= EXCERPTED DATA =
### config.mk
export PLATFORM = sky130hd
export DESIGN_NAME = tug_referee
export DESIGN_NICKNAME = d
export VERILOG_FILES = /design/src/rtl/tug_referee.sv
export SDC_FILE = /design/constraint.sdc
export NUM_CORES = 1
export LEC_CHECK = 0
export ABC_AREA = 1
export CORE_MARGIN = 2
export CORE_UTILIZATION = 52
export CTS_BUF_LIST = sky130_fd_sc_hd__clkbuf_8 sky130_fd_sc_hd__clkbuf_16
export CTS_CLUSTER_DIAMETER = 120
export CTS_CLUSTER_SIZE = 20
export DETAILED_ROUTE_END_ITERATION = 6
export PLACE_DENSITY = 0.81
export SYNTH_ARGS = -nofsm -noshare
export SYNTH_HDL_FRONTEND = slang
export SYNTH_SLANG_ARGS = --single-unit
### constraint.sdc
create_clock -name Clock -period 2.1 [get_ports Clock]
set_input_delay 0.21 -clock Clock [delete_from_list [all_inputs] [get_ports Clock]]
set_output_delay 0.21 -clock Clock [all_outputs]
set_load 0.01 [all_outputs]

= TRY IT =
From the line with "export PLATFORM = sky130hd" through the final line of the records, return each line exactly. Leave out the rest.

= RESULT =
export PLATFORM = sky130hd
export DESIGN_NAME = tug_referee
export DESIGN_NICKNAME = d
export VERILOG_FILES = /design/src/rtl/tug_referee.sv
export SDC_FILE = /design/constraint.sdc
export NUM_CORES = 1
export LEC_CHECK = 0
export ABC_AREA = 1
export CORE_MARGIN = 2
export CORE_UTILIZATION = 52
export CTS_BUF_LIST = sky130_fd_sc_hd__clkbuf_8 sky130_fd_sc_hd__clkbuf_16
export CTS_CLUSTER_DIAMETER = 120
export CTS_CLUSTER_SIZE = 20
export DETAILED_ROUTE_END_ITERATION = 6
export PLACE_DENSITY = 0.81
export SYNTH_ARGS = -nofsm -noshare
export SYNTH_HDL_FRONTEND = slang
export SYNTH_SLANG_ARGS = --single-unit
### constraint.sdc
create_clock -name Clock -period 2.1 [get_ports Clock]
set_input_delay 0.21 -clock Clock [delete_from_list [all_inputs] [get_ports Clock]]
set_output_delay 0.21 -clock Clock [all_outputs]
set_load 0.01 [all_outputs]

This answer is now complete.